#### What the task asks
Lines of the data that contain the word "default" are the ones to copy.
*** Dataset entries ***
### src/design/iff_pkg.sv
// Shared types and constants for the integer field formatter.
// No dependencies; the digit unit and the top level use it by scoped names.
`timescale 1ns / 1ps

package iff_pkg;

   // Conversion kinds
   localparam logic [2:0] CMD_SDEC  = 3'd0;
   localparam logic [2:0] CMD_UDEC  = 3'd1;
   localparam logic [2:0] CMD_LHEX  = 3'd2;
   localparam logic [2:0] CMD_UHEX  = 3'd3;
   localparam logic [2:0] CMD_PCT   = 3'd4;

   // Character codes
   localparam logic [7:0] CH_ZERO   = 8'h30;
   localparam logic [7:0] CH_SPACE  = 8'h20;
   localparam logic [7:0] CH_MINUS  = 8'h2D;
   localparam logic [7:0] CH_PCT    = 8'h25;
   localparam logic [7:0] CH_LOWER_A = 8'h61;
   localparam logic [7:0] CH_UPPER_A = 8'h41;

   // Digit storage: ten digits cover any 32-bit value in decimal
   localparam int          NUM_DIGITS = 10;
   localparam int          DIG_IDX_W  = 4;

   // Character counts within one item (field width is at most 63)
   localparam int          CNT_W      = 7;

   // Reciprocal of ten, scaled by 2^35, exact for all 32-bit dividends
   localparam logic [31:0] RECIP_TEN  = 32'hCCCC_CCCD;
   localparam int          RECIP_SHIFT = 35;

   // Request into the digit unit
   typedef struct packed {
      logic        start;
      logic        hex;
      logic [31:0] value;
   } div_req_type;

   // Result out of the digit unit, valid the cycle after start
   typedef struct packed {
      logic [31:0] quotient;
      logic [3:0]  remainder;
   } div_rsp_type;

endpackage

### src/design/iff_digit_unit.sv
// Digit unit: splits a value into quotient and low digit for base ten or sixteen.
// Depends on iff_pkg for the request and result structs and the reciprocal.
`timescale 1ns / 1ps

module iff_digit_unit (
   input  logic                 clock,
   input  iff_pkg::div_req_type div_req,
   output iff_pkg::div_rsp_type div_rsp
);

   logic [63:0] product_ff;
   logic [63:0] product_in;
   logic [31:0] value_ff;
   logic        hex_ff;
   logic [31:0] quot_dec;
   logic [31:0] quot_times_ten;

   // Multiply by the scaled reciprocal and hold the operand
   assign product_in = 64'(div_req.value) * 64'(iff_pkg::RECIP_TEN);

   always_ff @(posedge clock) begin
      if (div_req.start) begin
         product_ff <= product_in;
         value_ff   <= div_req.value;
         hex_ff     <= div_req.hex;
      end
   end

   // Take the quotient from the product and recover the remainder
   assign quot_dec       = 32'(product_ff >> iff_pkg::RECIP_SHIFT);
   assign quot_times_ten = (quot_dec << 3) + (quot_dec << 1);

   always_comb begin
      if (hex_ff) begin
         div_rsp.quotient  = value_ff >> 4;
         div_rsp.remainder = value_ff[3:0];
      end else begin
         div_rsp.quotient  = quot_dec;
         div_rsp.remainder = value_ff[3:0] - quot_times_ten[3:0];
      end
   end

endmodule

### src/design/integer_field_formatter.sv
// Integer field formatter top level: sequencer, digit store and output register.
// Depends on iff_pkg and iff_digit_unit.
`timescale 1ns / 1ps

// The block takes one conversion item and streams its characters out one per
// result, the last one flagged, each carrying the running character total.
// Digits come from the reciprocal-multiply digit unit, which is asked once per
// digit (up to ten digits for decimal, eight for hex) in the multiply and fix
// states, followed by the size and place states and then the characters, one
// per cycle while the result side does not stall. A percent item skips the
// digit phase. Requests with an unknown kind are taken and produce no result,
// as does an item with no characters. The next item is taken as soon as the
// last character sits in the output register.

module integer_field_formatter #(
   parameter int MAX_FIELD = 63
) (
   input  logic        clock,
   input  logic        reset,
   input  logic        req_valid,
   output logic        req_stall,
   input  logic [2:0]  req_command,
   input  logic [31:0] req_value,
   input  logic [5:0]  req_field_width,
   input  logic [5:0]  req_precision,
   input  logic        req_has_dot,
   input  logic        req_zero_pad,
   input  logic        req_left_justify,
   output logic        rsp_valid,
   input  logic        rsp_stall,
   output logic [7:0]  rsp_out_char,
   output logic        rsp_last_char,
   output logic [31:0] rsp_total_count
);

   localparam int CW = iff_pkg::CNT_W;
   localparam int IW = iff_pkg::DIG_IDX_W;

   localparam logic [2:0] ST_IDLE  = 3'd0;
   localparam logic [2:0] ST_MUL   = 3'd1;
   localparam logic [2:0] ST_FIX   = 3'd2;
   localparam logic [2:0] ST_SIZE  = 3'd3;
   localparam logic [2:0] ST_PLACE = 3'd4;
   localparam logic [2:0] ST_EMIT  = 3'd5;

   localparam logic [5:0] WIDTH_CAP = 6'(MAX_FIELD);
   localparam logic [5:0] PREC_CAP  = 6'(MAX_FIELD - 1);

   logic [2:0]    state_ff, state_in;
   logic          hex_ff, upper_ff, pct_ff, neg_ff, left_ff, zero_ff, dot_ff, mag_zero_ff;
   logic [5:0]    width_ff, prec_ff;
   logic [31:0]   val_ff;
   logic [IW-1:0] nd_ff;
   logic [3:0]    digit_buf_ff [iff_pkg::NUM_DIGITS];
   logic [CW-1:0] zeros_ff, body_ff;
   logic [CW-1:0] b1_ff, b2_ff, b3_ff, b4_ff, total_ff, pos_ff;
   logic [IW-1:0] dp_ff;
   logic [31:0]   char_total_ff;
   logic          rsp_valid_ff;
   logic [7:0]    rsp_char_ff;
   logic          rsp_last_ff;
   logic [31:0]   rsp_total_ff;

   iff_pkg::div_req_type div_req;
   iff_pkg::div_rsp_type div_rsp;

   logic          req_fire;
   logic          emit_fire;
   logic [IW-1:0] nd_eff;
   logic [CW-1:0] zeros_a, body_a, width_x, pad_w, lead_w;
   logic [7:0]    cur_char;
   logic [7:0]    digit_char;
   logic [3:0]    cur_digit;
   logic          is_digit_pos;
   logic          is_last;

   iff_digit_unit u_digit (
      .clock   (clock),
      .div_req (div_req),
      .div_rsp (div_rsp)
   );

   // Handshakes
   assign req_stall = (state_ff != ST_IDLE);
   assign req_fire  = req_valid && !req_stall;
   assign emit_fire = (state_ff == ST_EMIT) && (!rsp_valid_ff || !rsp_stall);

   // Drive the digit unit from the working value
   assign div_req.start = (state_ff == ST_MUL);
   assign div_req.hex   = hex_ff;
   assign div_req.value = val_ff;

   // Size the body: zeros from precision, then zeros from the zero flag
   assign width_x = CW'(width_ff);
   always_comb begin
      nd_eff  = (dot_ff && prec_ff == 6'd0 && mag_zero_ff) ? '0 : nd_ff;
      zeros_a = (CW'(prec_ff) > CW'(nd_eff)) ? CW'(prec_ff) - CW'(nd_eff) : '0;
      body_a  = CW'(neg_ff) + zeros_a + CW'(nd_eff);
      pad_w   = (width_x > body_ff) ? width_x - body_ff : '0;
      lead_w  = left_ff ? '0 : pad_w;
   end

   // Pick the character at the current position
   assign cur_digit    = digit_buf_ff[dp_ff];
   assign is_digit_pos = (pos_ff >= b3_ff) && (pos_ff < b4_ff);
   assign is_last      = (pos_ff == total_ff - CW'(1));
   always_comb begin
      if (cur_digit < 4'd10) begin
         digit_char = iff_pkg::CH_ZERO + 8'(cur_digit);
      end else begin
         digit_char = (upper_ff ? iff_pkg::CH_UPPER_A : iff_pkg::CH_LOWER_A)
                      + 8'(cur_digit) - 8'd10;
      end
      if (pos_ff < b1_ff) begin
         cur_char = iff_pkg::CH_SPACE;
      end else if (pos_ff < b2_ff) begin
         cur_char = iff_pkg::CH_MINUS;
      end else if (pos_ff < b3_ff) begin
         cur_char = iff_pkg::CH_ZERO;
      end else if (pos_ff < b4_ff) begin
         cur_char = pct_ff ? iff_pkg::CH_PCT : digit_char;
      end else begin
         cur_char = iff_pkg::CH_SPACE;
      end
   end

   // Sequencer next state
   always_comb begin
      state_in = state_ff;
      case (state_ff)
         ST_IDLE: begin
            if (req_fire && req_command <= iff_pkg::CMD_PCT) begin
               state_in = (req_command == iff_pkg::CMD_PCT) ? ST_SIZE : ST_MUL;
            end
         end
         ST_MUL:   state_in = ST_FIX;
         ST_FIX:   state_in = (div_rsp.quotient == 32'd0) ? ST_SIZE : ST_MUL;
         ST_SIZE:  state_in = ST_PLACE;
         ST_PLACE: state_in = ((body_ff + pad_w) == '0) ? ST_IDLE : ST_EMIT;
         ST_EMIT: begin
            if (emit_fire && is_last) begin
               state_in = ST_IDLE;
            end
         end
         default:  state_in = ST_IDLE;
      endcase
   end

   // Control state
   always_ff @(posedge clock) begin
      if (reset) begin
         state_ff      <= ST_IDLE;
         char_total_ff <= '0;
         rsp_valid_ff  <= 1'b0;
      end else begin
         state_ff <= state_in;
         if (emit_fire) begin
            char_total_ff <= char_total_ff + 32'd1;
            rsp_valid_ff  <= 1'b1;
         end else if (!rsp_stall) begin
            rsp_valid_ff  <= 1'b0;
         end
      end
   end

   // Item fields, digit store and layout
   always_ff @(posedge clock) begin
      case (state_ff)
         ST_IDLE: begin
            if (req_fire) begin
               hex_ff   <= (req_command == iff_pkg::CMD_LHEX) ||
                           (req_command == iff_pkg::CMD_UHEX);
               upper_ff <= (req_command == iff_pkg::CMD_UHEX);
               pct_ff   <= (req_command == iff_pkg::CMD_PCT);
               left_ff  <= req_left_justify;
               dot_ff   <= req_has_dot && (req_command != iff_pkg::CMD_PCT);
               zero_ff  <= req_zero_pad && !req_left_justify &&
                           (!req_has_dot || req_command == iff_pkg::CMD_PCT);
               width_ff <= (req_field_width > WIDTH_CAP) ? WIDTH_CAP : req_field_width;
               if (!req_has_dot || req_command == iff_pkg::CMD_PCT) begin
                  prec_ff <= '0;
               end else begin
                  prec_ff <= (req_precision > PREC_CAP) ? PREC_CAP : req_precision;
               end
               neg_ff      <= (req_command == iff_pkg::CMD_SDEC) && req_value[31];
               val_ff      <= ((req_command == iff_pkg::CMD_SDEC) && req_value[31])
                              ? 32'd0 - req_value : req_value;
               mag_zero_ff <= (req_value == 32'd0) && (req_command != iff_pkg::CMD_PCT);
               nd_ff       <= (req_command == iff_pkg::CMD_PCT) ? IW'(1) : '0;
            end
         end
         ST_FIX: begin
            digit_buf_ff[nd_ff] <= div_rsp.remainder;
            nd_ff               <= nd_ff + IW'(1);
            val_ff              <= div_rsp.quotient;
         end
         ST_SIZE: begin
            nd_ff <= nd_eff;
            dp_ff <= nd_eff - IW'(1);
            if (zero_ff && width_x > body_a) begin
               zeros_ff <= zeros_a + (width_x - body_a);
               body_ff  <= width_x;
            end else begin
               zeros_ff <= zeros_a;
               body_ff  <= body_a;
            end
         end
         ST_PLACE: begin
            b1_ff    <= lead_w;
            b2_ff    <= lead_w + CW'(neg_ff);
            b3_ff    <= lead_w + CW'(neg_ff) + zeros_ff;
            b4_ff    <= lead_w + CW'(neg_ff) + zeros_ff + CW'(nd_ff);
            total_ff <= body_ff + pad_w;
            pos_ff   <= '0;
         end
         ST_EMIT: begin
            if (emit_fire) begin
               pos_ff <= pos_ff + CW'(1);
               if (is_digit_pos) begin
                  dp_ff <= dp_ff - IW'(1);
               end
            end
         end
         default: begin
         end
      endcase
   end

   // Output register payload
   always_ff @(posedge clock) begin
      if (emit_fire) begin
         rsp_char_ff  <= cur_char;
         rsp_last_ff  <= is_last;
         rsp_total_ff <= char_total_ff + 32'd1;
      end
   end

   assign rsp_valid       = rsp_valid_ff;
   assign rsp_out_char    = rsp_char_ff;
   assign rsp_last_char   = rsp_last_ff;
   assign rsp_total_count = rsp_total_ff;

   // Checks on the sequencer and the digit store
   a_digit_index: assert property (@(posedge clock) disable iff (reset)
      (state_ff == ST_EMIT && is_digit_pos && !pct_ff) |-> (dp_ff < nd_ff))
      else $error("digit pointer outside stored digits");

   a_pos_range: assert property (@(posedge clock) disable iff (reset)
      (state_ff == ST_EMIT) |-> (pos_ff < total_ff))
      else $error("character position past end of item");

   a_last_ends: assert property (@(posedge clock) disable iff (reset)
      (emit_fire && is_last) |=> (state_ff == ST_IDLE && rsp_valid_ff && rsp_last_ff))
      else $error("last character did not end the item");

   a_digit_count: assert property (@(posedge clock) disable iff (reset)
      (state_ff == ST_FIX) |-> (nd_ff < IW'(iff_pkg::NUM_DIGITS)))
      else $error("digit store overflow");

   a_total_hold: assert property (@(posedge clock) disable iff (reset)
      !emit_fire |=> $stable(char_total_ff))
      else $error("character total moved without a character");

endmodule
### config.mk
export PLATFORM = sky130hd
export DESIGN_NAME = integer_field_formatter
export DESIGN_NICKNAME = d
export VERILOG_FILES = /design/src/design/iff_pkg.sv /design/src/design/iff_digit_unit.sv /design/src/design/integer_field_formatter.sv
export SDC_FILE = /design/constraint.sdc
export NUM_CORES = 2
export LEC_CHECK = 0
export ABC_CLOCK_PERIOD_IN_PS = 7200
export BUFFER_PORTS_ARGS = -buffer_cell sky130_fd_sc_hd__buf_2
export CORE_MARGIN = 4
export CORE_UTILIZATION = 55
export CTS_CLUSTER_DIAMETER = 80
export DETAILED_ROUTE_END_ITERATION = 16
export PLACE_DENSITY_LB_ADDON = 0.25
export SYNTH_ARGS = -nofsm -noshare
export SYNTH_HDL_FRONTEND = slang
export SYNTH_SLANG_ARGS = --single-unit
### constraint.sdc
create_clock -name clock -period 7.2 [get_ports clock]
set_input_delay 1.8 -clock clock [delete_from_list [all_inputs] [get_ports clock]]
set_output_delay 1.8 -clock clock [all_outputs]
set_load 0.1 [all_outputs]
# After elaboration in Yosys (flattened, before gate mapping)
# Memory sizes are Yosys's and may differ from the RTL's. A register that Yosys moved wholly into a read port is not among the register bits.
# Cells that the tools add are included.
[totals] mem_count=1 word_cells=164 latchBits=0 out_inout_bits=43 romBits=0 ramBits=40 inputBits=54 register_bits=290
[mem_list] name="digit_buf_ff" depth=10 width=4 rd=1 rd_ports_with_merged_regs=1 write_ports=1 line="integer_field_formatter.sv:54" rtl="logic [3:0] digit_buf_ff [iff_pkg::NUM_DIGITS];"
[classes] shift=0 n_reduce_logical=41 multipliers=1 n_mux=36 n_eq_ne=16 n_addsub=22 bitwise_logic=1 div_mod_pow=0 order_cmp=12
[op_table] op="logical NOT 32 bit" n=2
[op_table] op="multiplier 32 x 32 -> 64 bit (second input constant)" n=1
[op_table] op="2-to-1 mux 32 bit" n=2
[op_table] op="one-hot mux 32 bit (2 select lines)" n=1
[op_table] op="2-to-1 mux 7 bit" n=5
[op_table] op="2-to-1 mux 33 bit" n=1
[op_table] op="adder 32 x 1 -> 32 bit (second input constant)" n=1
[op_table] op="subtractor 1 x 32 -> 32 bit (first input constant)" n=1
[op_table] op="< comparator 7 bit" n=4
[op_table] op="2-to-1 mux 4 bit" n=6
[op_table] op="adder 7 bit" n=3
[op_table] op="2-to-1 mux 6 bit" n=3
[op_table] op="one-hot mux 3 bit (6 select lines)" n=1
[op_table] op="2-to-1 mux 5 bit" n=3
[op_table] op="adder 7 x 4 -> 7 bit" n=2
[op_table] op="> comparator 6 x 7 -> 1 bit" n=2
[op_table] op="one-hot mux 7 bit (2 select lines)" n=1
[op_table] op="subtractor 6 x 7 -> 7 bit" n=2
[op_table] op="logical AND 1 bit" n=13
[op_table] op="equality test 3 x 2 -> 1 bit (second input constant)" n=4
[op_table] op="> comparator 6 bit (second input constant)" n=2
[op_table] op="one-hot mux 4 bit (3 select lines)" n=1
[op_table] op="AND reduction 2 bit" n=5
[op_table] op="equality test 3 bit (second input constant)" n=3
[op_table] op="37 further kinds" n=60

# Depth between registers and ports, before layout
[logic_depth] word_depth=11 ltp_mapped=28

# Hierarchy
# A second synthesis with hierarchy kept.
[unflattened] cells_unflattened=3040 area_unflattened_um2=32332.3
[by_module_without_submodules] mod="iff_digit_unit" area_each_um2=19092.1 cells_per_inst=1815 seq_area_each_um2=1861.8 n_inst=1
[by_module_without_submodules] mod="integer_field_formatter" area_each_um2=13240.2 cells_per_inst=1225 seq_area_each_um2=6686.4 n_inst=1

# Worst setup path after synthesis
# No wires, ideal clock.
[synth_timing] kind="reg2reg" startpoint="reg val_ff[9]" endpoint="reg u_digit.product_ff[58] (data pin)" t_arrival_ns=6.699 stages_incl_launch_ff=26 slack_ns=0.230 t_required_ns=6.929 cell_sequence="edfxtp_1 ha_1 clkbuf_1 xor2_1 ha_1 a21o_1 fa_1 inv_1 fa_1 inv_1 fa_1 fa_1 fa_1 inv_1 fa_1 inv_1 ha_1 nand2_1 nor4_1 nand4_1 a211oi_1 nor4b_2 o21ai_1 a31oi_1 o311ai_1 xor2_1"
[synth_via] elab_chain_cells=1
[synth_lines] element="start, declared" line="integer_field_formatter.sv:52" rtl="logic [31:0] val_ff;"
[synth_lines] element="start signal, assigned" line="integer_field_formatter.sv:186" rtl="val_ff <= ((req_command == iff_pkg::CMD_SDEC) && req_value[31])"
[synth_lines] element="start signal, assigned" line="integer_field_formatter.sv:195" rtl="val_ff <= div_rsp.quotient;"
[synth_lines] element="multiplier 32 x 32 -> 64 bit" line="iff_digit_unit.sv:19" rtl="assign product_in = 64'(div_req.value) * 64'(iff_pkg::RECIP_TEN);"
[synth_lines] element="via u_digit.product_in[58]" line="iff_digit_unit.sv:12" rtl="logic [63:0] product_in;"
[synth_lines] element="end signal, assigned" line="iff_digit_unit.sv:23" rtl="product_ff <= product_in;"
[synth_lines] element="end, declared" line="iff_digit_unit.sv:11" rtl="logic [63:0] product_ff;"
# The timed path passes the listed nets, and every way through them passes these cells.
# A chain may end at the register's enable or synchronous reset.

# Worst setup path in the final report
[layout_timing] startpoint="reg val_ff[28]" endpoint="reg u_digit.product_ff[60] (data pin)"
# The elaborated chain is that of the path after synthesis.

==> flow_metrics.tcl <==
set metrics [dict create \
    status "completed" \
    fin_crit_sh_pct 99.00 \
    grt_pass1_wl_microns 145900 \
    crit_end "u_digit.product_ff[60]" \
    relSlewSlack_pct 23.94 \
    layout_commonest_cell "inv_1" \
    clk_pin_slew_ps 60 \
    antenna_left 0 \
    crit_top_cell "fa_1" \
    crit_required_ps 7510 \
    r2r_start "val_ff[28]" \
    core_sq_um 58910 \
    start_kind "flip-flop" \
    skew_ps 30.36 \
    cts.sinks 298 \
    rr_worst_depth 22 \
    min_period_ps 7128 \
    place_congestion 1.013 \
    avgRoutedWirePerCell_microns 21.70 \
    globalRouteOverflowTotal 0 \
    grt_max_degree 63 \
    rsz0062_at_grt "yes" \
    setup_viol 0 \
    detail_route.iter0.violations 1621 \
    row_count 89 \
    multiInputGateArea_sq_um 22150 \
    end_kind "flip-flop" \
    arrival_ps 7440 \
    top_level_ports 97 \
    io_buffer_count 95 \
    drv_cap 0 \
    crit_buf_inv 7 \
    synthArstFlopShare_pct 0 \
    grt_usage_pct 29.98 \
    cpLargestDelayFamily "adder cells" \
    clockBufferDepth 3 \
    synthFlopType "edfxtp_1" \
    crit_chain "ha_1, buf_4, inv_1, fa_1, inv_1, fa_1, inv_1, fa_1, inv_1, fa_1, fa_1, fa_1, ha_1, ha_1, buf_4, a21oi_2, and3_1, a211oi_4, a21oi_4, o21bai_1, xor2_1, buf_4" \
    num_vias 23958 \
    die_area_sq_um 63410 \
    critical_path.startpoint "val_ff[28]" \
    syn-instance-count 3141 \
    fmax_mhz 140.3 \
    nets 4416 \
    r2r_slack_ps 70 \
    path_depth 22 \
    critical_path.max_fanout 4 \
    grt_pass1_vias 25305 \
    antenna_found_initial 7 \
    synthesis.area_sq_um 32700 \
    ys_warn_count 0 \
    die_height_microns 251.8 \
    postCtsHoldBufs 0 \
    syn_nets 4020 \
    critical_path_class "flip-flop to flip-flop" \
    synth_edf_count 258 \
    cts_tree "done" \
    utilization_pct 65.40 \
    clk_latency_ps 550 \
    chipWidth_microns 251.8 \
    root_buffer "clkbuf_16" \
    worstMarginPinSlew_ps 1129 \
    drive_gt1_share_pct 18.57 \
    drt_pass1_iterations 5 \
    viasPerCell 5.523 \
    yosysUniqueCellTypes 83 \
    hp-class "flip-flop to flip-flop" \
    synth-seq-area-share_pct 26.15 \
    n_fill_cell 4683 \
    hold_viol_final 0 \
    initial_core_util_pct 55.50 \
    avgSynthCellArea_sq_um 10.41 \
    area_growth_pct 17.83 \
    cp_slowest_cell "fa_1" \
    regArea_sq_um 8548 \
    hpwl_microns 80260 \
    max_stage_delay_ps 610 \
    final_cell_mix "inv_1, fa_1, ha_1" \
    rr_endpoint "u_digit.product_ff[60]" \
    maxSlewViolCount 0 \
    cts_made_buffers 35 \
    wl_microns 94120 \
    drc_errors 0 \
    htreeDepth 2 \
    ys_ff_latch 298 \
]
stage by stage:
stage | setup TNS [ps] | area (sq um) | setup WS, ps | hold slack, ps | std cells
3_5_place_dp | -1535 | 36120 | -223.2 | 466.8 | 4240
5_1_grt | -789.2 | 38520 | -186.7 | 509.6 | 4337
3_3_place_gp | -1083 | 36120 | -187.1 | 486.1 | 4240
2_1_floorplan | 0 | 32700 | 230.3 | 400.3 | 3141
6_report | 0 | 38520 | 71.86 | 499.9 | 4338
4_1_cts | -264.0 | 37520 | -117.5 | 492.4 | 4310
timing repair:
item	4_1_cts	5_1_grt
endpoints found under the setup margin	22	27
cloned	0	0
pin swaps	10	90
resized for setup	29	157
buffers inserted	6	29
endpoints found under the hold margin	0	0
worst reg2reg max path, delay by kind of cell (launching register included):
| kind | cells | cell delay, ps |
|---|---|---|
| AOI/OAI and AO/OA | 4 | 800 |
| adders and majority gates | 9 | 4200 |
| DFF | 1 | 550 |
| and+or+nand+nor | 1 | 490 |
| xor gates and xnor gates | 1 | 150 |
| buffers and inverters | 7 | 690 |
metal layers:
metal / vias to the layer above / GRT usage [%] / wire [microns] / share of wire [%]
li1: 11066 / - / - / -
met1: 11981 / 40.83 / 39180 / 42
met2: 747 / 50.00 / 44860 / 48
met3: 150 / 5.855 / 7276 / 7.7
met4: 14 / 7.519 / 2724 / 2.9
met5: - / 0 / 92 / 0.098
***
#### Written reply
         default:  state_in = ST_IDLE;
         default: begin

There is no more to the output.